__What you will do__
In the entries below, find each line with the word "busy" and pull it out.

__Excerpts from a dataset__
+ + +
`src/rtl/serial_adder_subtractor.sv`:
```
// Bit-serial two's-complement adder/subtractor: one full-adder slice, LSB first, start/done handshake.
// Define SERIAL_ADDSUB_SAT_EN to unsigned-saturate the result; undefined, the result wraps.
module serial_adder_subtractor #(
  parameter int WIDTH = 8
) (
  input  logic             clk,
  input  logic             rst,
  input  logic             start,
  input  logic             sub,
  input  logic [WIDTH-1:0] a,
  input  logic [WIDTH-1:0] b,
  output logic             busy,
  output logic             done,
  output logic [WIDTH-1:0] result,
  output logic             carry_out,
  output logic             overflow
);

  typedef enum logic [1:0] {IDLE, RUN, DONE} state_t;

  state_t           state;
  logic [WIDTH-1:0] op_a;
  logic [WIDTH-1:0] op_b;
  logic [WIDTH-1:0] acc;
  logic [WIDTH-1:0] acc_next;
  logic [WIDTH-1:0] final_result;
  logic [5:0]       idx;
  logic             sub_q;
  logic             carry;
  logic             b_eff;
  logic             sum_bit;
  logic             carry_next;
  logic             last;

  assign last = (idx == 6'(WIDTH - 1));

  // Single full-adder slice; the partial sum enters the shift register at the MSB.
  always_comb begin
    // NOTE: every always_comb output gets a default first so no latch can be inferred.
    b_eff        = op_b[0] ^ sub_q;
    sum_bit      = op_a[0] ^ b_eff ^ carry;
    carry_next   = (op_a[0] & b_eff) | (op_a[0] & carry) | (b_eff & carry);
    acc_next     = acc >> 1;
    acc_next[WIDTH-1] = sum_bit;
    final_result = acc_next;
`ifdef SERIAL_ADDSUB_SAT_EN
    if (!sub_q && carry_next)
      final_result = '1;
    else if (sub_q && !carry_next)
      final_result = '0;
`endif
  end

  // NOTE: sequential state uses non-blocking assignments only, so every flop samples pre-edge values.
  always_ff @(posedge clk or posedge rst) begin
    if (rst) begin
      state     <= IDLE;
      op_a      <= '0;
      op_b      <= '0;
      acc       <= '0;
      idx       <= '0;
      sub_q     <= 1'b0;
      carry     <= 1'b0;
      busy      <= 1'b0;
      done      <= 1'b0;
      result    <= '0;
      carry_out <= 1'b0;
      overflow  <= 1'b0;
    end else begin
      done <= 1'b0;
      case (state)
        IDLE, DONE: begin
          if (start) begin
            op_a  <= a;
            op_b  <= b;
            sub_q <= sub;
            carry <= sub;
            idx   <= '0;
            busy  <= 1'b1;
            state <= RUN;
          end else begin
            state <= IDLE;
          end
        end
        RUN: begin
          op_a  <= op_a >> 1;
          op_b  <= op_b >> 1;
          carry <= carry_next;
          acc   <= acc_next;
          idx   <= idx + 6'd1;
          if (last) begin
            // carry still holds the carry into the MSB here
            result    <= final_result;
            carry_out <= carry_next;
            overflow  <= carry ^ carry_next;
            busy      <= 1'b0;
            done      <= 1'b1;
            state     <= DONE;
          end
        end
        default: state <= IDLE;
      endcase
    end
  end

endmodule

```
`config.mk`:
```
export PLATFORM = sky130hd
export DESIGN_NAME = serial_adder_subtractor
export DESIGN_NICKNAME = d
export VERILOG_FILES = /design/src/rtl/serial_adder_subtractor.sv
export SDC_FILE = /design/constraint.sdc
export NUM_CORES = 1
export LEC_CHECK = 0
export ABC_AREA = 1
export ABC_CLOCK_PERIOD_IN_PS = 1800
export CORE_MARGIN = 5
export CORE_UTILIZATION = 55
export CTS_BUF_LIST = sky130_fd_sc_hd__clkbuf_2
export CTS_CLUSTER_SIZE = 40
export DETAILED_ROUTE_END_ITERATION = 10
export GPL_ROUTABILITY_DRIVEN = 0
export HOLD_SLACK_MARGIN = 0.15
export PLACE_DENSITY = 0.82
export SYNTH_ARGS = -nofsm -noshare
export SYNTH_HDL_FRONTEND = slang
export SYNTH_SLANG_ARGS = --single-unit
export TNS_END_PERCENT = 5
```
`constraint.sdc`:
```
create_clock -name clk -period 1.8 [get_ports clk]
set_input_delay 0.45 -clock clk [delete_from_list [all_inputs] [get_ports clk]]
set_output_delay 0.45 -clock clk [all_outputs]
set_load 0.02 [all_outputs]
```
==> metrics.csv <==
stage,metric,value,unit
sta,drv_slew,0,
logic_synthesis,synth_top_family_by_area,simple AND/OR/NAND/NOR gates,
drt,wire_per_inst,11.5,um
cells_and_area,utilization,68.4,%
global_routing,grt_pass1_vias,1349,
cts,cts_tree,yes,
logic_synthesis,async_flop_share,100,%
cts,clock_sinks,45,
critical_path,cp_max_fo,2,
sta,maxSlewHeadroom,78.5,%
sta,post-route-min-period,1.60,ns
floorplanning,row_count,21,
critical_path,path_buf_inv,1,
logic_synthesis,syn-num-nets,235,
cts,path_clk_slew,0.20,ns
logic_synthesis,synth_seq_area_share,57.5,%
job,cap_viol_max_count,0,
drt,via_count,1435,
cts,tritoncts.num_buffers,5,
sta,setup_viol,0,
logic_synthesis,synth_xor_area_share,0.894,%
sta,hold_viol,0,
drt,drc,0,
logic_synthesis,yosys_warnings,0,
critical_path,crit_chain,dlygate4sd2_1,
cts,h-tree-depth,2,
critical_path,crit_arrival,1.15,ns
power_and_ir_drop,p_leak,1.18,nW
floorplanning,die_area,4860,um2
critical_path,crit_family,flip-flops,
logic_synthesis,ys_types,28,
cts,clockBufferDepth,2,
critical_path,worstPathRequired,1.35,ns
sta,clock.fmax,623,MHz
global_routing,gr-total-overflow,0,
place,port_buffers,31,
logic_synthesis,synthCells,213,
cells_and_area,antenna_cells,0,
drt,drtAntennaViolNets,0,
floorplanning,die_y,69.7,um
cells_and_area,fillerInstances,294,
place,hpwlAfterDp,2.41,mm
cells_and_area,syn2layout_area_growth,18.3,%
logic_synthesis,ys_ff_latch,45,
power_and_ir_drop,power_density,1340,nW/um2
cells_and_area,drive_gt1_share,11.3,%
logic_synthesis,postSynthAreaPerCell,9.20,um2
floorplanning,pin_count,32,
sta,tightest_slew,0.321,ns
logic_synthesis,synthSimpleGateAreaFrac,24.5,%
sta,tns,0,ns
global_routing,grt_pass1_wl,5.79,mm
drt,routed_wl,3.38,mm
critical_path,critPathKind,flop to output port,
logic_synthesis,synth_compound_area_share,8.56,%
cts,hold_buffers,0,
sta,fin_skew,0.0205,ns
logic_synthesis,synth_area,1960,um2
sta,rsz0062_at_grt,false,
logic_synthesis,synthAdderAreaFrac,1.66,%
drt,vias_per_cell,4.90,
cells_and_area,layout.nets,269,
critical_path,crit_path_end_kind,output port,
floorplanning,start_util,57.8,%
cts,cts_root_buffer,clkbuf_2,
min_path,hp-class,input pin to asynchronous set/reset pin,
global_routing,grt_use_total,14.9,%
logic_synthesis,synth-main-ff-cell,dfrtp_1,
global_routing,antenna_found_initial,0,
sta,fin_hold_ws,0.361,ns
critical_path,slowest_stage,dfrtp_1,
critical_path,cpPeakStageDelay,0.44,ns
status,status,finished clean,
sta,period_share,89.2,%
logic_synthesis,synth_mux_area_share,0,%
floorplanning,core-area,3390,um2
power_and_ir_drop,peakVddDrop,0.624,mV
drt,first_iter_violations,81,
critical_path,start_kind,flop,
drt,drt-pass1-iter-count,4,
global_routing,grt_max_degree,46,
floorplanning,die_x,69.7,um
cts,clk_latency,0.39,ns
logic_synthesis,synth_edf_count,0,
+ + +
__Written solution__
  output logic             busy,
      busy      <= 1'b0;
            busy  <= 1'b1;
            busy      <= 1'b0;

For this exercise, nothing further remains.